An electron with a speed of 1.7 x 10^7 m/s moves horizontally into a region where a constant vertical force of 3.9x 10^-16 N acts on it The mass of the electron is 9.11 10^-31 kg. Determine the vertical distance the electron is deflected during the time it has moved 11 mm horizontally.

Answer 1

Approximately
`8.96 * 10^(-5)\; {\rm m}` (assuming that the effective mass of the electron is equal to its rest mass.)

Step-by-step explanation:

To find distance travelled vertically over the time the particle traversed the given horizontal distance, start by finding the duration of this motion. The vertical acceleration of the particle can be found using Newton's Laws of Motion. After both duration and acceleration are found, apply the SUVAT equations to find the vertical displacement.

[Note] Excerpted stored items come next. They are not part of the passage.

<file path="src/hdl/pasc_pkg.sv">
package pasc_pkg;

	localparam logic [7:0] ADDR_ALERT_ENABLE_EXT   = 8'h32;
	localparam logic [7:0] ADDR_PIN_FUNCTION_CFG   = 8'h33;
	localparam logic [7:0] ADDR_STATUS_EXT         = 8'h40;
	localparam logic [7:0] ADDR_PIN_THREE_OUT_CTRL = 8'h42;

	localparam logic [7:0] RST_ALERT_ENABLE_EXT = 8'h00;
	localparam logic [7:0] RST_PIN_FUNCTION_CFG = 8'h00;
	localparam logic [7:0] RST_PIN_THREE_CTRL   = 8'h00;

	localparam int AE_CONV_DONE  = 7;
	localparam int AE_PIN_ONE    = 6;
	localparam int AE_PIN_TWO    = 5;
	localparam int AE_STUCK_WAKE = 3;
	localparam int AE_ENERGY_OVF = 2;
	localparam int AE_CHARGE_OVF = 1;
	localparam int AE_TIME_OVF   = 0;

	localparam int PF_ONE_HI    = 7;
	localparam int PF_ONE_LO    = 6;
	localparam int PF_TWO_HI    = 5;
	localparam int PF_TWO_LO    = 4;
	localparam int PF_THREE_HI  = 3;
	localparam int PF_THREE_LO  = 2;
	localparam int PF_TWO_LEVEL = 1;

	localparam int ST_PIN_ONE    = 6;
	localparam int ST_PIN_TWO    = 5;
	localparam int ST_PIN_THREE  = 4;
	localparam int ST_SNAP_BUSY  = 3;
	localparam int ST_ENERGY_OVF = 2;
	localparam int ST_CHARGE_OVF = 1;
	localparam int ST_TIME_OVF   = 0;

	localparam int PC_ALERT_GEN = 7;
	localparam int PC_PULL_DOWN = 6;

	localparam logic [1:0] FN_IN_HIGH = 2'h3;
	localparam logic [1:0] FN_IN_LOW  = 2'h2;
	localparam logic [1:0] FN_OUTPUT  = 2'h1;
	localparam logic [1:0] FN_SPECIAL = 2'h0;

	localparam logic [7:0] BYTE_ZERO = 8'h00;

endpackage

</file>
<file path="src/hdl/pasc_pin_alert_status_control.sv">
// Overview of operation
// - Conversion-done enable bit 7 raises an alert on each finished conversion.
// - Enable bit 6 alerts while pin one input sits at its active level.
// - Enable bit 5 alerts while pin two input sits at its active level.
// - Enable bit 3 alerts on stuck-bus wake-up from shutdown while stuck_bus_wake_enable is high.
// - Enable bit 2 alerts on energy accumulator overflow.
// - Enable bit 1 alerts on charge accumulator overflow.
// - Enable bit 0 alerts on time counter overflow.
// - Pin one field: 11 in high, 10 in low, 01 high-Z, 00 drive low.
// - Pin two field: inputs, 01 output follows bit 1, 00 accumulate gate.
// - Pin three field: inputs, 01 output by control register, 00 alert output.
// - Status bit 6 shows pin one active while configured as input.
// - Status bit 5 shows pin two active, or raw level in accumulate mode.
// - Status bit 4 shows pin three active while configured as input.
// - Status bit 3 shows snapshot conversion busy.
// - Status bits 2..0 show energy, charge, time overflow; live inputs, not reset.
// - Pin three alert output pulls low while alert-generated bit set; sticky.
// - Pin three output pull-down bit drives low when 1, high-Z when 0.
`timescale 1ns/1ps
module pasc_pin_alert_status_control
	import pasc_pkg::*;
(
	input  wire logic       clk,
	input  wire logic       rstn,
	input  wire logic       regWrite,
	input  wire logic       regRead,
	input  wire logic [7:0] regAddr,
	input  wire logic [7:0] regWrData,
	output logic      [7:0] regRdData_ff,
	input  wire logic       convDone,
	input  wire logic       snapshotBusy,
	input  wire logic       stuckBusWake,
	input  wire logic       stuck_bus_wake_enable,
	input  wire logic       energyOvf,
	input  wire logic       chargeOvf,
	input  wire logic       timeOvf,
	input  wire logic       alertFirstBank,
	input  wire logic       pinOneIn,
	input  wire logic       pinTwoIn,
	input  wire logic       pinThreeIn,
	output logic            pinOneOe_ff,
	output logic            pinTwoOe_ff,
	output logic            pinThreeOe_ff,
	output logic            pinOneOut_ff,
	output logic            pinTwoOut_ff,
	output logic            pinThreeOut_ff,
	output logic            accumulateGate_ff
);

	logic [7:0] alertEnableExt_ff;
	logic [7:0] pinFunction_ff;
	logic [7:0] pinThreeCtrl_ff;
	logic [7:0] nxt_alertEnableExt;
	logic [7:0] nxt_pinFunction;
	logic [7:0] nxt_pinThreeCtrl;
	logic [7:0] nxt_regRdData;
	logic [7:0] statusExt;
	logic [1:0] fnOne;
	logic [1:0] fnTwo;
	logic [1:0] fnThree;
	logic       oneActive;
	logic       twoActive;
	logic       threeActive;
	logic       alertRequest;
	logic       nxt_pinOneOe;
	logic       nxt_pinTwoOe;
	logic       nxt_pinThreeOe;
	logic       nxt_accumulateGate;

	always_comb begin
		fnOne   = pinFunction_ff[PF_ONE_HI:PF_ONE_LO];
		fnTwo   = pinFunction_ff[PF_TWO_HI:PF_TWO_LO];
		fnThree = pinFunction_ff[PF_THREE_HI:PF_THREE_LO];
		// An input mode has the high field bit set; the low bit picks active high.
		oneActive   = fnOne[1] & ~(pinOneIn ^ fnOne[0]);
		twoActive   = fnTwo[1] & ~(pinTwoIn ^ fnTwo[0]);
		threeActive = fnThree[1] & ~(pinThreeIn ^ fnThree[0]);
	end

	always_comb begin
		statusExt                = BYTE_ZERO;
		statusExt[ST_PIN_ONE]    = oneActive;
		statusExt[ST_PIN_TWO]    = (fnTwo == FN_SPECIAL) ? pinTwoIn : twoActive;
		statusExt[ST_PIN_THREE]  = threeActive;
		statusExt[ST_SNAP_BUSY]  = snapshotBusy;
		statusExt[ST_ENERGY_OVF] = energyOvf;
		statusExt[ST_CHARGE_OVF] = chargeOvf;
		statusExt[ST_TIME_OVF]   = timeOvf;
	end

	// The first bank's alert arrives already gated by its own enables.
	always_comb begin
		alertRequest = alertFirstBank;
		alertRequest = alertRequest | (alertEnableExt_ff[AE_CONV_DONE] & convDone);
		alertRequest = alertRequest | (alertEnableExt_ff[AE_PIN_ONE] & oneActive);
		alertRequest = alertRequest | (alertEnableExt_ff[AE_PIN_TWO] & twoActive);
		alertRequest = alertRequest
			| (alertEnableExt_ff[AE_STUCK_WAKE] & stuckBusWake & stuck_bus_wake_enable);
		alertRequest = alertRequest | (alertEnableExt_ff[AE_ENERGY_OVF] & energyOvf);
		alertRequest = alertRequest | (alertEnableExt_ff[AE_CHARGE_OVF] & chargeOvf);
		alertRequest = alertRequest | (alertEnableExt_ff[AE_TIME_OVF] & timeOvf);
	end

	always_comb begin
		nxt_alertEnableExt = alertEnableExt_ff;
		nxt_pinFunction    = pinFunction_ff;
		nxt_pinThreeCtrl   = pinThreeCtrl_ff;
		if (regWrite) begin
			unique case (regAddr)
				ADDR_ALERT_ENABLE_EXT: begin
					nxt_alertEnableExt = regWrData;
				end
				ADDR_PIN_FUNCTION_CFG: begin
					nxt_pinFunction = regWrData;
				end
				ADDR_PIN_THREE_OUT_CTRL: begin
					// Only bits 7 and 6 exist; the rest read as zero.
					nxt_pinThreeCtrl = BYTE_ZERO;
					nxt_pinThreeCtrl[PC_ALERT_GEN] = regWrData[PC_ALERT_GEN];
					nxt_pinThreeCtrl[PC_PULL_DOWN] = regWrData[PC_PULL_DOWN];
				end
				default: begin
				end
			endcase
		end
		// A new alert beats a software clear in the same cycle.
		if (alertRequest) begin
			nxt_pinThreeCtrl[PC_ALERT_GEN] = 1'b1;
		end
	end

	always_comb begin
		nxt_regRdData = regRdData_ff;
		if (regRead) begin
			unique case (regAddr)
				ADDR_ALERT_ENABLE_EXT:   nxt_regRdData = alertEnableExt_ff;
				ADDR_PIN_FUNCTION_CFG:   nxt_regRdData = pinFunction_ff;
				ADDR_STATUS_EXT:         nxt_regRdData = statusExt;
				ADDR_PIN_THREE_OUT_CTRL: nxt_regRdData = pinThreeCtrl_ff;
				default:                 nxt_regRdData = BYTE_ZERO;
			endcase
		end
	end

	// All pins are open drain: the output level is always low, only the enable moves.
	always_comb begin
		nxt_pinOneOe       = (fnOne == FN_SPECIAL);
		nxt_pinTwoOe       = (fnTwo == FN_OUTPUT) & pinFunction_ff[PF_TWO_LEVEL];
		nxt_accumulateGate = (fnTwo == FN_SPECIAL) & pinTwoIn;
		unique case (fnThree)
			FN_OUTPUT:  nxt_pinThreeOe = pinThreeCtrl_ff[PC_PULL_DOWN];
			FN_SPECIAL: nxt_pinThreeOe = pinThreeCtrl_ff[PC_ALERT_GEN];
			default:    nxt_pinThreeOe = 1'b0;
		endcase
	end

	always_ff @(posedge clk or negedge rstn) begin
		if (!rstn) begin
			alertEnableExt_ff <= RST_ALERT_ENABLE_EXT;
			pinFunction_ff    <= RST_PIN_FUNCTION_CFG;
			pinThreeCtrl_ff   <= RST_PIN_THREE_CTRL;
			regRdData_ff      <= BYTE_ZERO;
			pinOneOe_ff       <= 1'b0;
			pinTwoOe_ff       <= 1'b0;
			pinThreeOe_ff     <= 1'b0;
			pinOneOut_ff      <= 1'b0;
			pinTwoOut_ff      <= 1'b0;
			pinThreeOut_ff    <= 1'b0;
			accumulateGate_ff <= 1'b0;
		end else begin
			alertEnableExt_ff <= nxt_alertEnableExt;
			pinFunction_ff    <= nxt_pinFunction;
			pinThreeCtrl_ff   <= nxt_pinThreeCtrl;
			regRdData_ff      <= nxt_regRdData;
			pinOneOe_ff       <= nxt_pinOneOe;
			pinTwoOe_ff       <= nxt_pinTwoOe;
			pinThreeOe_ff     <= nxt_pinThreeOe;
			pinOneOut_ff      <= 1'b0;
			pinTwoOut_ff      <= 1'b0;
			pinThreeOut_ff    <= 1'b0;
			accumulateGate_ff <= nxt_accumulateGate;
		end
	end

endmodule

</file>
<file path="config.mk">
export PLATFORM = sky130hd
export DESIGN_NAME = pasc_pin_alert_status_control
export DESIGN_NICKNAME = d
export VERILOG_FILES = /design/src/hdl/pasc_pkg.sv /design/src/hdl/pasc_pin_alert_status_control.sv
export SDC_FILE = /design/constraint.sdc
export NUM_CORES = 1
export LEC_CHECK = 0
export BUFFER_PORTS_ARGS = -buffer_cell sky130_fd_sc_hd__buf_4
export CELL_PAD_IN_SITES_DETAIL_PLACEMENT = 1
export CELL_PAD_IN_SITES_GLOBAL_PLACEMENT = 1
export CORE_ASPECT_RATIO = 0.75
export CORE_MARGIN = 4
export CORE_UTILIZATION = 35
export DETAILED_ROUTE_END_ITERATION = 7
export HOLD_SLACK_MARGIN = 0.03
export PLACE_DENSITY_LB_ADDON = 0.08
export SLEW_MARGIN = 20
export SYNTH_ARGS = -nofsm -noshare
export SYNTH_HDL_FRONTEND = slang
export SYNTH_SLANG_ARGS = --single-unit
</file>
<file path="constraint.sdc">
create_clock -name clk -period 1.2 [get_ports clk]
set_input_delay 0.06 -clock clk [delete_from_list [all_inputs] [get_ports clk]]
set_output_delay 0.06 -clock clk [all_outputs]
set_load 0.02 [all_outputs]
</file>
# Word level (Yosys, flattened, before mapping)
# Cells that the tools add are included.
# classes
eq_ne	6
muxes	6
bitwise	26
n_reduce_logical	9
# ops
operator	count
$pmux 8 s4	1
$eq 8x6->1 const B	2
$eq 8x7->1 const B	2
$mux 8	2
$and 1x1->1	13
$reduce_and 2->1	4
$or 1x1->1	7
$logic_not 2->1	3
$eq 2x1->1 const B	2
$reduce_bool 2->1	2
$not 1->1	3
$xor 1x1->1	3
$mux 1	2
$pmux 1 s2	1
# totals
register_bits	30
output_inout_bits	15

# Logic depth before layout (Yosys ltp)
# Gate-level depths: netlist of the first run.
# depth
ltp_word	12
ltp_mapped	5
depth_no_buf	4

# Least setup slack after synthesis of the first run
# Ideal clock, no wire load.
# synth_timing
path_type	in2reg
start	input regAddr[4]
end	register pinThreeCtrl_ff[6]
setup_ns	0.125
arrival_ns	1.275
setup_slack_ns	-0.200
stages	3
n_path_buf	0
path_cell_list	or4b_4 -> or3_4 -> mux2_4
# synth_between
elab_chain_cells	2
# synth_rtl
element	line	source
from (decl)	pasc_pin_alert_status_control.sv:27	input wire logic [7:0] regAddr,
$eq 8x7->1	pasc_pin_alert_status_control.sv:109	unique case (regAddr)
$reduce_and 2->1 (no line)	--	
to (signal assigned)	pasc_pin_alert_status_control.sv:173	pinThreeCtrl_ff <= nxt_pinThreeCtrl;
to (decl)	pasc_pin_alert_status_control.sv:52	logic [7:0] pinThreeCtrl_ff;
# No other way between the ends.
# A chain may end at the register's enable or synchronous reset.

# Worst setup path after layout of the first run
# layout_timing
start	register alertEnableExt_ff[2]
end	register pinThreeCtrl_ff[7]
# layout_between
elab_chain_cells	6
word_cells_on_any_way	8
cone_classes	1 x mux; 4 x bitwise; 3 x reduce/logical
# layout_rtl
element	line	source
from (decl)	pasc_pin_alert_status_control.sv:50	logic [7:0] alertEnableExt_ff;
from (signal assigned)	pasc_pin_alert_status_control.sv:171	alertEnableExt_ff <= nxt_alertEnableExt;
$and 1x1->1 *	pasc_pin_alert_status_control.sv:99	alertRequest = alertRequest | (alertEnableExt_ff[AE_ENERGY_OVF] & energyOvf);
$or 1x1->1 *	pasc_pin_alert_status_control.sv:99	
$or 1x1->1 *	pasc_pin_alert_status_control.sv:100	alertRequest = alertRequest | (alertEnableExt_ff[AE_CHARGE_OVF] & chargeOvf);
$or 1x1->1 *	pasc_pin_alert_status_control.sv:101	alertRequest = alertRequest | (alertEnableExt_ff[AE_TIME_OVF] & timeOvf);
$reduce_bool 2->1 (no line)	--	
$reduce_and 2->1 (no line)	--	
# Every way passes the cells marked *; elsewhere a longest branch is shown, timed or not.

==> flow_metrics.tcl, run 1 <==
set metrics [dict create \
    coreArea_sq_um 4029 \
    clock-root-buffer "clkbuf_8" \
    cts.sinks 30 \
    min_path_cells 2 \
    htree_num_levels 2 \
    maxCapViolations 0 \
    ant_nets 0 \
    die_area_sq_um 5268 \
    criticalPathCategory "flop to flop" \
    rr_worst_depth 5 \
    firstDrtPassIters 4 \
    outcome "finished with violations" \
    yosys-top-cells-area "dfrtp_1 52%, mux2_2 19%, o2bb2ai_1 4.2%" \
    fillers 424 \
    period_share_pct 124.6 \
    cts-buffers-inserted 5 \
    rows 20 \
    setup-tns-final_ps -305.3 \
    rsz0062_at_grt "yes" \
    fin_ws_ps -294.6 \
    synth_commonest_cells "30 x dfrtp_1, 24 x mux2_2, 7 x o2bb2ai_1, 6 x a22oi_1" \
    start_util_pct 36.15 \
    syn_area_per_cell_sq_um 13.00 \
    powerDensity_nw_per_um2 1095 \
    start_kind "flop" \
    track_usage_pct 17.37 \
    timing.rr.start "alertEnableExt_ff[2]" \
    place_congestion 0.7667 \
    crit_path_end_kind "flop" \
    finClkSkew_ps 4.134 \
    path_max_fanout 2 \
    hold_violations 0 \
    ios 46 \
    drc_errors 0 \
    antenna_found_initial 0 \
    wl_per_cell_microns 17.75 \
    synth_most_common_cell "dfrtp_1" \
    dpl_cell_area_sq_um 1931 \
    yosys_warnings 0 \
    holdPathEnd "pinFunction_ff[2]" \
    dieWidth_microns 82.49 \
    grt_pass1_vias 1341 \
    critPathMaxStageDelay_ps 470 \
    clock_latency_ps 280 \
    vias 1207 \
    antenna_cells 0 \
    synth_area_leader_cell "dfrtp_1" \
    io_buffers 42 \
    cp_num_buf_inv 1 \
    period_minus_slack_ps 1495 \
    drt_iter0_markers 31 \
    synthesis.area_sq_um 1456 \
    path_cells "a222oi_1 > buf_4 > nand3_2 > a31oi_4 > nand3_1" \
    peakVddDrop_mv 0.5882 \
    rrSetupSlack_ps -290 \
    grt_pass1_wl_microns 6796 \
    critPathArrivalTime_ps 1650 \
    netlist_instances 112 \
    routed_wl_microns 4189 \
    hpwlAfterDp_microns 3057 \
    fin_nets 212 \
    synth_edf_count 0 \
    die_h_microns 63.87 \
    failed_checks "negative setup slack" \
    via_per_inst 5.114 \
    cpLargestDelayFamily "compound AO/OA/AOI/OAI gates" \
    drv_slew 0 \
    async_reset_ff_share_pct 100.0 \
    grt_overflow 0 \
    final_cell_area_sq_um 2218 \
    grt_max_degree 31 \
    yosysUniqueCellTypes 30 \
    setup_viol 2 \
    fmax_ghz 0.6691 \
    cts_tree "yes" \
    clk_path_buf_depth 2 \
    power_leakage_nw 1.031 \
    slowest_stage "a222oi_1" \
    synth_top_area_share_pct 51.55 \
    ys_seq_elements 30 \
    clk_pin_slew_worst_paths_ps 60 \
    rr_endpoint "pinThreeCtrl_ff[7]" \
    ys.flop_type "dfrtp_1" \
    hp-class "primary input to flop" \
    syn_to_final_growth_pct 52.32 \
    ys_seq_area_share_pct 51.55 \
    hold_start "regWrData[2]" \
    required_ps 1360 \
    drive_above_1_share_pct 58.01 \
]
-- worst max path at each step --
stage / endpoint / startpoint / slack, ps / cells past startpoint
5_1_grt: pinThreeCtrl_ff[7] / alertEnableExt_ff[2] / -380 / 5
2_1_floorplan: pinThreeCtrl_ff[6] / regAddr[0] / -170 / 3
3_5_place_dp: pinThreeCtrl_ff[7] / alertEnableExt_ff[2] / -380 / 5
3_3_place_gp: pinThreeCtrl_ff[7] / alertEnableExt_ff[2] / -320 / 5
6_report: pinThreeCtrl_ff[7] / alertEnableExt_ff[2] / -290 / 5
4_1_cts: pinThreeCtrl_ff[7] / alertEnableExt_ff[2] / -280 / 5
-- layer usage --
metal / vias to the layer above / track usage [%] / share of wire (%)
li1: 562 / - / -
met1: 603 / 23.45 / 45
met2: 38 / 27.20 / 48
met3: 4 / 4.648 / 5.6
met4: 0 / 4.772 / 0.62
met5: - / 0 / 0
-- cells in the final DEF (no fill, tap or decap), drive strengths merged --
| cell | count |
|---|---|
| buf | 59 |
| dfrtp | 30 |
| mux2 | 25 |
| o2bb2ai | 7 |
| clkbuf | 6 |
| dlygate4sd3 | 6 |
| a22oi | 6 |
| nand3 | 5 |
| nor2 | 4 |
| xnor2 | 4 |
| a32oi | 4 |
| mux2i | 3 |
| nand2 | 3 |
| conb | 3 |
| nor4 | 2 |
| or4b | 2 |
| nor3b | 1 |
| clkinv | 1 |
| and4 | 1 |
| o21ai | 1 |
| or4 | 1 |
| nand3b | 1 |
| inv | 1 |
| or3 | 1 |
| a222oi | 1 |
| a21oi | 1 |
| a31oi | 1 |
| bufinv | 1 |
-- layout make-up --
cell class,instances,area (sq um),area share [%]
multi-input cells,77,755.7,34.07
flip-flops and latches,30,752.0,33.90
repair buffers,65,521.8,23.52
clock buffers,6,82.58,3.723
well taps,55,68.82,3.102
clock inverters,1,30.03,1.354
inverters,2,7.507,0.3384
-- worst register-to-register path, stage by stage (launching register included) --
cell and delay [ps]:
dfrtp_1 380, a222oi_1 480, buf_4 190, nand3_2 70, a31oi_4 160, nand3_1 90
-- per-stage QoR --
stage / worst slack (ps) / power, mW / hold WS, ps / std cells / utilization, %
final: -294.6 / 2.430 / 36.90 / 236 / 55.06
after global routing: -383.6 / 2.540 / 34.10 / 236 / 55.06
after CTS: -280.7 / 2.446 / 31.43 / 236 / 54.44
after detailed placement: -375.2 / 1.376 / 9.230 / 220 / 47.92
after global placement: -321.6 / 1.365 / 10.43 / 220 / 47.92
after floorplan: -165.1 / 1.202 / -235.6 / 114 / -
-- flip-flops by register name (all words and copies together) (netlist names) --
register           cells
alertEnableExt_ff      8
pinFunction_ff         8
regRdData_ff           8
pinThreeCtrl_ff        2
accumulateGate_ff      1
pinOneOe_ff            1
pinThreeOe_ff          1
pinTwoOe_ff            1
-- where the power goes --
| group | leakage, nW | internal [mW] | switching (mW) |
|---|---|---|---|
| combinational | 0.576 | 0.182 | 0.147 |
| sequential | 0.398 | 1.05 | 0.0278 |
| clock | 0.0573 | 0.663 | 0.362 |
| total | 1.03 | 1.89 | 0.536 |
-- timing repair --
action                                  in CTS  in global routing
hold buffers                                 6                  0
gates resized for setup                     14                  4
pin swaps                                   11                  3
endpoints found under the hold margin       38                  0
buffers inserted                             3                  0
endpoints found under the setup margin      12                  9
-- cell families after synthesis --
logic type	Yosys count	synth area share, %
AO/OA/AOI/OAI	21	11.51
XOR/XNOR	4	2.405
multiplexers	28	21.65
AND/OR/NAND/NOR	21	9.794
buffers and inverters	7	2.834
flip-flops	30	51.55
other	1	0.2575
Power figures use the tool's default switching activity.
==> inputs of run 2 (changes only) <==
Settings changed: CORE_UTILIZATION 35 to 39, SLEW_MARGIN 20 to 30.
Clock period 1.2 ns to 1.61 ns, I/O delays scaled along.
==> run 2 against run 1 <==
Compared with the run above: the run now ends clean; critical path depth decreased by 1; global-route usage is 0.75 points higher; utilization increased by 1.2 points; sequential share of layout area up 4.8 points; wire length fell by 8.5%; final cell count shrank 9.7%; fmax rose by 1.7%; count of clock-buffer cells in the layout stayed put; combinational power decreased by 42%; critical path type unchanged.
==> flow_metrics.tcl, run 2 (synthesis results as in run 1) <==
set metrics [dict create \
    wl_per_cell_microns 18.00 \
    die_h_microns 60.92 \
    fmax_ghz 0.6807 \
    start_util_pct 42.27 \
    clock-root-buffer "clkbuf_8" \
    finClkSkew_ps 4.673 \
    coreArea_sq_um 3446 \
    layout_commonest_cell "buf_4" \
    cts_setup_buffers 0 \
    die_area_sq_um 4786 \
    worstMarginPinSlew_ps 610.6 \
    start_kind "flop" \
    dieWidth_microns 78.56 \
    cts_resized 0 \
    outcome "finished clean" \
    firstDrtPassIters 4 \
    crit_path_end_kind "flop" \
    drv_slew 0 \
    track_usage_pct 18.12 \
    drc_errors 0 \
    grt_pass1_wl_microns 6396 \
    path_max_fanout 3 \
    top_regs "alertEnableExt_ff: 8 flops, pinFunction_ff: 8 flops, regRdData_ff: 8 flops" \
    power_leakage_nw 0.9066 \
    routed_wl_microns 3835 \
    place_congestion 0.7798 \
    path_common_cell "nand3_1" \
    fillers 368 \
    htree_num_levels 2 \
    finalPower_mw 1.588 \
    peakVddDrop_mv 0.4183 \
    via_per_inst 5.347 \
    slowest_stage "a222oi_1" \
    rows 18 \
    antenna_cells 0 \
    layout_common_cells "47 x buf_4, 30 x dfrtp_1, 24 x mux2_2" \
    clk_pin_slew_worst_paths_ps 60 \
    period_minus_slack_ps 1469 \
    grt_overflow 0 \
    criticalPathCategory "flop to flop" \
    fin_nets 195 \
    vias 1139 \
    syn_to_final_growth_pct 33.08 \
    path_cells "a222oi_1 > nand3_1 > a31oi_1 > nand3_1" \
    drive_above_1_share_pct 50.92 \
    required_ps 1770 \
    ant_nets 0 \
    cts.sinks 30 \
    cts-buffers-inserted 5 \
    io_buffers 42 \
    cts_tree "yes" \
    drt_iter0_markers 48 \
    setup_viol 0 \
    hpwlAfterDp_microns 2867 \
    relSlewSlack_pct 59.02 \
    grt_max_degree 31 \
    period_share_pct 91.25 \
    hold_violations 0 \
    maxCapViolations 0 \
    powerDensity_nw_per_um2 819.6 \
    ios 46 \
    critPathArrivalTime_ps 1630 \
    hp-class "primary input to flop" \
    clk_path_buf_depth 2 \
    critPathMaxStageDelay_ps 510 \
    grt_pass1_vias 1301 \
    antenna_found_initial 0 \
    setup-tns-final_ps 0 \
    rsz0062_at_grt "no" \
    clock_latency_ps 280 \
]
-- run 2: cell types whose count changed in the layout (fill, tap and decap cells not counted), moves of 2 or more --
cell / previous run / this run
buf_4: 54 / 47
buf_6: 5 / 0
dlygate4sd3_1: 6 / 1
o2bb2ai_1: 5 / 7
o2bb2ai_2: 2 / 0
-- run 2: cell type report --
class / count / area, sq um / share of cell area, %
multi-input cells: 77 / 671.9 / 34.67
clock buffers: 6 / 82.58 / 4.261
well taps: 50 / 62.56 / 3.228
flip-flops and latches: 30 / 750.7 / 38.73
repair buffers: 48 / 362.8 / 18.72
inverters: 2 / 7.507 / 0.3873
-- run 2: repair_timing --
action | in CTS | in global routing
hold buffers | 1 | 0
endpoints found under the hold margin | 30 | 0
setup endpoints to repair | 0 | 0
-- run 2: power by group --
group          internal (mW)  switching (mW)
combinational          0.103          0.0892
clock                  0.329           0.264
sequential             0.781          0.0227
total                   1.21           0.376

Make sure all quantities are measured in standard units. Specifically, make sure the unit of the horizontal distance is in the standard unit of meters:

`\displaystyle 11\; {\rm mm} = 11\; {\rm mm} * \frac{1\; {\rm m}}{10^(3)\; {\rm mm}} = 0.011\; {\rm m}`.

Divide the horizontal displacement travelled by the horizontal velocity to find the duration of the motion:

`\begin{aligned}t &= \frac{0.011\; {\rm m}}{1.7 * 10^(7)\; {\rm m\cdot s^(-1)}} \approx 6.4706 * 10^(-10)\; {\rm s}\end{aligned}`.

Assume that the effective mass of this electron is the same as its mass
`m \approx 9.11 * 10^(-31)\; {\rm kg}` when it is not moving. Divide the vertical resultant force on the electron by the effective mass of the electron to find the acceleration of the electron in the vertical direction:

`\begin{aligned}(\text{acceleration}) &= \frac{(\text{net force})}{(\text{effective mass})} \\ &\approx \frac{3.9 * 10^(-16)\; {\rm N}}{9.11* 10^(-31)\; {\rm kg}} \\ &\approx 4.2810 * 10^(14)\; {\rm m\cdot s^(-2)}\end{aligned}`.

Since the electron was initially moving horizontally, initial horizontal velocity of the electron would be
`u = 0\; {\rm m\cdot s^(-1)}`.

Since vertical acceleration is found to be
`a \approx 4.2810 * 10^(14)\; {\rm m\cdot s^(-2)}`, apply the SUVAT equation
`x = (1/2)\, a\, t^(2) + u\, t` to find the vertical displacement
`x` over the given time period of
`t \approx 6.4706 * 10^(-10)\; {\rm s}`:

`\begin{aligned} x &= (1)/(2)\, a\, t^(2) + u\, t \\ &\approx (1)/(2)\, (4.2810 * 10^(14))\, (6.4706* 10^(-10))^(2)\; {\rm m} \\ &\quad + (0)\,(6.4706* 10^(-10))\; {\rm m} \\ &\approx 8.96 * 10^(-5)\; {\rm m}\end{aligned}`.

In other words, the vertical displacement of the electron over the given period of time would be approximately
`8.96 * 10^(-5)\; {\rm m}` under the assumptions.